As always, the strictly legal decision tracks with a tight interpretation of wording. Our lawmakers have rarely been known for either attention to the critical detail of their product or their cognizance of the problems that might occur when the product lacks that detail.
The ruling concerning Henderson v. City of Fort Morgan, centers on the lack of precision of the language of the law. As such, it could be correct.
But, there is often a big difference between what is strictly legal and what is right.
The question that comes to our mind when we are confronted with this court decision has little to do with the court and the ruling.
We wonder, instead, why any elected official, any public body or its designees, would want to conduct business in secret? Our problem here is not with the court so much as it is with the officials in the City of Fort Morgan.
We elect representatives to embody the interests of the citizens; elected officials are put in place to make decisions on our behalf. We have the right to witness any and all aspects of the decision-making process: the discussions, the hearings, the votes. We have the right to know how our representatives vote on our behalf – whether those representatives sit on a school board, a town council, a county commission, on a district board or in the Legislature. We, in fact, have an obligation to know.
Here in Pagosa Country, we have not yet faced the specter of the secret ballot.

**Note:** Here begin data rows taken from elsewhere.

**config.mk**
```make
export PLATFORM = sky130hd
export DESIGN_NAME = prefetch_top
export DESIGN_NICKNAME = d
export VERILOG_FILES = /design/src/design/fetch_pkg.sv /design/src/design/wb_pkg.sv /design/src/design/wb_line_master.sv /design/src/design/prefetch_l0_buffer.sv /design/src/design/instr_aligner.sv /design/src/design/prefetch_top.sv
export SDC_FILE = /design/constraint.sdc
export NUM_CORES = 1
export LEC_CHECK = 0
export BUFFER_PORTS_ARGS = -buffer_cell sky130_fd_sc_hd__buf_2
export CORE_ASPECT_RATIO = 0.75
export CORE_MARGIN = 8
export CORE_UTILIZATION = 34
export DETAILED_ROUTE_END_ITERATION = 16
export GPL_TIMING_DRIVEN = 1
export RECOVER_POWER = 25
export SKIP_LAST_GASP = 1
export SYNTH_ARGS = -nofsm -noshare
export SYNTH_HDL_FRONTEND = slang
export SYNTH_HIERARCHICAL = 1
export SYNTH_SLANG_ARGS = --single-unit
```
**constraint.sdc**
```tcl
create_clock -name clk -period 17.6 [get_ports clk]
set_input_delay 5.28 -clock clk [delete_from_list [all_inputs] [get_ports clk]]
set_output_delay 5.28 -clock clk [all_outputs]
set_load 0.03 [all_outputs]
```
File: src/rtl/raycast_row.sv
`timescale 1ns/1ps

module raycast_row
  import video_pkg::*;
  import texture_pkg::*;
(
  input  logic       clk,
  input  logic       reset,
  // Descriptor port from the wall tracer, four-phase req/ack
  input  logic       i_slice_req,
  input  wall_id_t   i_slice_wall,
  input  logic       i_slice_side,
  input  texu_t      i_slice_texu,
  input  size_t      i_slice_size,
  input  step_t      i_slice_step,
  output logic       o_slice_ack,
  // Background colours
  input  rgb_t       i_sky,
  input  rgb_t       i_floor,
  // Texture flash, io0 shared between output and input
  output logic       o_tex_csb,
  output logic       o_tex_sclk,
  output logic       o_tex_out0,
  output logic       o_tex_oeb0,
  input  logic [3:0] i_tex_in,
  // VGA side
  output logic       o_hsync_n,
  output logic       o_vsync_n,
  output logic       o_hblank,
  output logic       o_vblank,
  output hpos_t      o_hpos,
  output vpos_t      o_vpos,
  output rgb_t       o_rgb
);

  logic        hmax;
  logic        visible;
  logic        wall_en;
  texv_t       texv;
  texel_line_t texels;

  // Descriptor being fetched now and descriptor being drawn now
  slice_if fetch_slice ();
  slice_if show_slice ();

  scan_timing u_scan_timing (
    .clk       (clk),
    .reset     (reset),
    .o_hpos    (o_hpos),
    .o_vpos    (o_vpos),
    .o_hmax    (hmax),
    .o_hsync_n (o_hsync_n),
    .o_vsync_n (o_vsync_n),
    .o_hblank  (o_hblank),
    .o_vblank  (o_vblank),
    .o_visible (visible)
  );

  slice_queue u_slice_queue (
    .clk          (clk),
    .reset        (reset),
    .i_hpos       (o_hpos),
    .i_slice_req  (i_slice_req),
    .i_slice_wall (i_slice_wall),
    .i_slice_side (i_slice_side),
    .i_slice_texu (i_slice_texu),
    .i_slice_size (i_slice_size),
    .i_slice_step (i_slice_step),
    .o_slice_ack  (o_slice_ack),
    .fetch_slice  (fetch_slice.src),
    .show_slice   (show_slice.src)
  );

  texture_fetch u_texture_fetch (
    .clk         (clk),
    .reset       (reset),
    .i_hpos      (o_hpos),
    .fetch_slice (fetch_slice.dst),
    .o_tex_csb   (o_tex_csb),
    .o_tex_sclk  (o_tex_sclk),
    .o_tex_out0  (o_tex_out0),
    .o_tex_oeb0  (o_tex_oeb0),
    .i_tex_in    (i_tex_in),
    .o_texels    (texels)
  );

  wall_span u_wall_span (
    .clk        (clk),
    .reset      (reset),
    .i_hpos     (o_hpos),
    .i_hmax     (hmax),
    .show_slice (show_slice.dst),
    .o_wall_en  (wall_en),
    .o_texv     (texv)
  );

  pixel_mux u_pixel_mux (
    .i_visible (visible),
    .i_hpos    (o_hpos),
    .i_wall_en (wall_en),
    .i_texv    (texv),
    .i_texels  (texels),
    .i_sky     (i_sky),
    .i_floor   (i_floor),
    .o_rgb     (o_rgb)
  );

endmodule
`src/hdl/instrCachePkg.sv`:
```
//////////////////////////////////////////////////////////////////////
// Instruction word and address types, fill FSM states and the
// address field helpers shared by the cache blocks
//////////////////////////////////////////////////////////////////////
package instrCachePkg;

    localparam int WORD_BITS = 32;

    typedef logic [WORD_BITS-1:0] instrWordT;
    typedef logic [WORD_BITS-1:0] addrT;

    // Controller states
    typedef enum logic [1:0] {
        IDLE,
        FILL,
        BYPASS,
        DONE
    } fillStateT;

    // Field widths
    function automatic int offsetWidthOf(int blockWords);
        return $clog2(blockWords);
    endfunction

    function automatic int indexWidthOf(int sets);
        return $clog2(sets);
    endfunction

    // Two byte-offset bits sit below the word offset
    function automatic int tagWidthOf(int blockWords, int sets);
        return WORD_BITS - 2 - offsetWidthOf(blockWords) - indexWidthOf(sets);
    endfunction

    // Field extraction from a byte address
    function automatic int setIndexOf(addrT addr, int blockWords, int sets);
        addrT shifted;
        shifted = addr >> (2 + offsetWidthOf(blockWords));
        return int'(shifted & addrT'(sets - 1));
    endfunction

    function automatic int wordOffsetOf(addrT addr, int blockWords);
        return int'((addr >> 2) & addrT'(blockWords - 1));
    endfunction

endpackage

```
`src/hdl/cacheArrayIf.sv`:
```
//////////////////////////////////////////////////////////////////////
// Tag, valid, LRU and write enable traffic between the cache
// controller and the way arrays
//////////////////////////////////////////////////////////////////////
interface cacheArrayIf import instrCachePkg::*; #(
    parameter int blockWords = 4,
    parameter int sets       = 2
) ();

    // Lookup results for the addressed set
    logic                                    w1Valid;
    logic                                    w2Valid;
    logic [tagWidthOf(blockWords, sets)-1:0] w1Tag;
    logic [tagWidthOf(blockWords, sets)-1:0] w2Tag;
    logic                                    curLru;

    // Fill and LRU update requests
    logic                                    w1We;
    logic                                    w2We;
    logic [offsetWidthOf(blockWords)-1:0]    fillWord;
    logic                                    touchWay;
    logic                                    touchValid;

    modport array (
        output w1Valid, w2Valid, w1Tag, w2Tag, curLru,
        input  w1We, w2We, fillWord, touchWay, touchValid
    );

    modport ctrl (
        input  w1Valid, w2Valid, w1Tag, w2Tag, curLru,
        output w1We, w2We, fillWord, touchWay, touchValid
    );

endinterface

```
`src/hdl/instrCache.sv`:
```
//////////////////////////////////////////////////////////////////////
// Two-way set associative instruction cache top level with way
// select, bypass steering and bus address forming
//////////////////////////////////////////////////////////////////////
module instrCache import instrCachePkg::*; #(
    parameter int blockWords = 4,
    parameter int sets       = 2
) (
    input  logic                                    clk,
    input  logic                                    reset,
    input  logic                                    enable,
    input  logic                                    invalidate,
    input  logic                                    paReady,
    input  addrT                                    fetchAddr,
    input  logic [tagWidthOf(blockWords, sets)-1:0] physTag,
    input  logic                                    busReady,
    input  instrWordT                               hRData,
    output instrWordT                               rd,
    output addrT                                    hAddrF,
    output logic                                    iStall,
    output logic                                    hRequestF
);

    localparam int IB = indexWidthOf(sets);
    localparam int OB = offsetWidthOf(blockWords);

    logic [IB-1:0] setIdx;
    logic [OB-1:0] wordOff;
    logic [OB-1:0] addrWordOffset;
    instrWordT     w1Rd;
    instrWordT     w2Rd;
    instrWordT     cacheOut;
    logic          waySel;

    // Index and word offset are untranslated address bits
    assign setIdx  = IB'(setIndexOf(fetchAddr, blockWords, sets));
    assign wordOff = OB'(wordOffsetOf(fetchAddr, blockWords));

    // Physical word address, offset comes from the fill counter
    assign hAddrF = {physTag, setIdx, addrWordOffset, 2'b00};

    cacheArrayIf #(
        .blockWords(blockWords),
        .sets      (sets)
    ) arrIf ();

    instrCacheMemory #(
        .blockWords(blockWords),
        .sets      (sets)
    ) icm (
        .clk       (clk),
        .reset     (reset),
        .invalidate(invalidate),
        .arr       (arrIf.array),
        .setIndex  (setIdx),
        .readWord  (wordOff),
        .physTag   (physTag),
        .fillData  (hRData),
        .w1Rd      (w1Rd),
        .w2Rd      (w2Rd)
    );

    instrCacheController #(
        .blockWords(blockWords),
        .sets      (sets)
    ) icc (
        .clk           (clk),
        .reset         (reset),
        .enable        (enable),
        .paReady       (paReady),
        .busReady      (busReady),
        .arr           (arrIf.ctrl),
        .physTag       (physTag),
        .wordOffset    (wordOff),
        .waySel        (waySel),
        .iStall        (iStall),
        .hRequestF     (hRequestF),
        .addrWordOffset(addrWordOffset)
    );

    // Way select, then bus data when the arrays are bypassed
    assign cacheOut = waySel ? w2Rd : w1Rd;
    assign rd       = enable ? cacheOut : hRData;

endmodule

```
`src/hdl/instrCacheController.sv`:
```
//////////////////////////////////////////////////////////////////////
// Hit detection, victim choice, miss fill and bypass FSM, bus
// request and fetch stall generation
//////////////////////////////////////////////////////////////////////
module instrCacheController import instrCachePkg::*; #(
    parameter int blockWords = 4,
    parameter int sets       = 2
) (
    input  logic                                    clk,
    input  logic                                    reset,
    input  logic                                    enable,
    input  logic                                    paReady,
    input  logic                                    busReady,
    cacheArrayIf.ctrl                               arr,
    input  logic [tagWidthOf(blockWords, sets)-1:0] physTag,
    input  logic [offsetWidthOf(blockWords)-1:0]    wordOffset,
    output logic                                    waySel,
    output logic                                    iStall,
    output logic                                    hRequestF,
    output logic [offsetWidthOf(blockWords)-1:0]    addrWordOffset
);

    localparam int OB = offsetWidthOf(blockWords);
    localparam logic [OB-1:0] LAST_WORD = OB'(blockWords - 1);

    fillStateT     state;
    fillStateT     nextState;
    logic [OB-1:0] wordCount;
    logic          victim;
    logic          victimWay;
    logic          w1Hit;
    logic          w2Hit;
    logic          hit;
    logic          lookup;

    // Tag compare on both ways
    assign w1Hit  = arr.w1Valid && (arr.w1Tag == physTag);
    assign w2Hit  = arr.w2Valid && (arr.w2Tag == physTag);
    assign hit    = w1Hit || w2Hit;
    assign lookup = paReady && enable;
    assign waySel = w2Hit;

    // Invalid way first, otherwise the way not used last
    always_comb begin
        if (!arr.w1Valid) begin
            victim = 1'b0;
        end else if (!arr.w2Valid) begin
            victim = 1'b1;
        end else begin
            victim = !arr.curLru;
        end
    end

    always_ff @(posedge clk) begin
        if (reset) begin
            state     <= IDLE;
            wordCount <= '0;
            victimWay <= 1'b0;
        end else begin
            state <= nextState;
            if (state == IDLE) begin
                // Victim is frozen at the edge that starts the fill
                wordCount <= '0;
                victimWay <= victim;
            end else if (state == FILL && busReady) begin
                wordCount <= wordCount + OB'(1);
            end
        end
    end

    always_comb begin
        nextState = state;
        unique case (state)
            IDLE: begin
                if (paReady && !enable) begin
                    nextState = BYPASS;
                end else if (lookup && !hit) begin
                    nextState = FILL;
                end
            end
            FILL: begin
                if (busReady && wordCount == LAST_WORD) begin
                    nextState = DONE;
                end
            end
            BYPASS: begin
                if (busReady) begin
                    nextState = IDLE;
                end
            end
            DONE: nextState = IDLE;
            default: nextState = IDLE;
        endcase
    end

    // Stall, request and bus word offset
    always_comb begin
        iStall         = 1'b0;
        hRequestF      = 1'b0;
        addrWordOffset = wordOffset;
        unique case (state)
            IDLE: iStall = paReady && !(enable && hit);
            FILL: begin
                iStall         = 1'b1;
                hRequestF      = 1'b1;
                addrWordOffset = wordCount;
            end
            BYPASS: begin
                // Word goes straight to rd in the busReady cycle
                iStall    = !busReady;
                hRequestF = 1'b1;
            end
            DONE: iStall = 1'b1;
            default: iStall = 1'b0;
        endcase
    end

    // Fill writes land on the victim way
    assign arr.w1We     = (state == FILL) && busReady && !victimWay;
    assign arr.w2We     = (state == FILL) && busReady && victimWay;
    assign arr.fillWord = wordCount;

    // Hits mark their way as most recently used
    assign arr.touchValid = (state == IDLE) && lookup && hit;
    assign arr.touchWay   = waySel;

endmodule

```
`src/hdl/instrCacheMemory.sv`:
```
//////////////////////////////////////////////////////////////////////
// Two-way tag, valid, LRU and data arrays with asynchronous word
// reads and a one word per cycle fill port
//////////////////////////////////////////////////////////////////////
module instrCacheMemory import instrCachePkg::*; #(
    parameter int blockWords = 4,
    parameter int sets       = 2
) (
    input  logic                                    clk,
    input  logic                                    reset,
    input  logic                                    invalidate,
    cacheArrayIf.array                              arr,
    input  logic [indexWidthOf(sets)-1:0]           setIndex,
    input  logic [offsetWidthOf(blockWords)-1:0]    readWord,
    input  logic [tagWidthOf(blockWords, sets)-1:0] physTag,
    input  instrWordT                               fillData,
    output instrWordT                               w1Rd,
    output instrWordT                               w2Rd
);

    localparam int TB = tagWidthOf(blockWords, sets);
    localparam int OB = offsetWidthOf(blockWords);
    localparam logic [OB-1:0] LAST_WORD = OB'(blockWords - 1);

    // Index 0 is way 1, index 1 is way 2
    instrWordT       data  [2][sets][blockWords];
    logic [TB-1:0]   tags  [2][sets];
    logic [sets-1:0] valid [2];

    // One bit per set holding the most recently used way
    logic [sets-1:0] lru;

    logic [1:0] wayWe;
    logic       lastWord;

    assign wayWe    = {arr.w2We, arr.w1We};
    assign lastWord = (arr.fillWord == LAST_WORD);

    // Fill data and tag storage
    always_ff @(posedge clk) begin
        for (int w = 0; w < 2; w++) begin
            if (wayWe[w]) begin
                data[w][setIndex][arr.fillWord] <= fillData;
                // Tag goes in with the last word of the block
                if (lastWord) begin
                    tags[w][setIndex] <= physTag;
                end
            end
        end
    end

    // Valid and LRU state
    always_ff @(posedge clk) begin
        if (reset) begin
            valid[0] <= '0;
            valid[1] <= '0;
            lru      <= '0;
        end else begin
            for (int w = 0; w < 2; w++) begin
                if (invalidate) begin
                    valid[w] <= '0;
                end else if (wayWe[w] && lastWord) begin
                    valid[w][setIndex] <= 1'b1;
                end
            end
            if (arr.touchValid) begin
                lru[setIndex] <= arr.touchWay;
            end
        end
    end

    // Lookup side for the addressed set
    assign arr.w1Valid = valid[0][setIndex];
    assign arr.w2Valid = valid[1][setIndex];
    assign arr.w1Tag   = tags[0][setIndex];
    assign arr.w2Tag   = tags[1][setIndex];
    assign arr.curLru  = lru[setIndex];

    // Asynchronous word reads
    assign w1Rd = data[0][setIndex][readWord];
    assign w2Rd = data[1][setIndex][readWord];

endmodule

```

Our complaints have centered on the overuse or abuse of executive session, a process in which officials can go behind closed doors to discuss a limited number of matters — potential litigation, advice from a attorney, contract matters, certain personnel matters. A vote cannot be taken in executive session. While we disagree with the use of executive session in all but a few instances, we recognize its place and purpose in law.
But, the prospect of public bodies voting via secret ballot is something that must be guarded against here, and fought elsewhere. We need to have assurances from our elected leaders that they will not vote by secret ballot. This is a topic that should also be raised in any local election and asked of candidates during a race.
Beyond this, we need to make clear to our representatives in the Colorado House and Senate that a fix is needed. We need them to repair the Colorado Open Meetings Law, to remove this impediment to the public’s right to know, and to make the repair ASAP.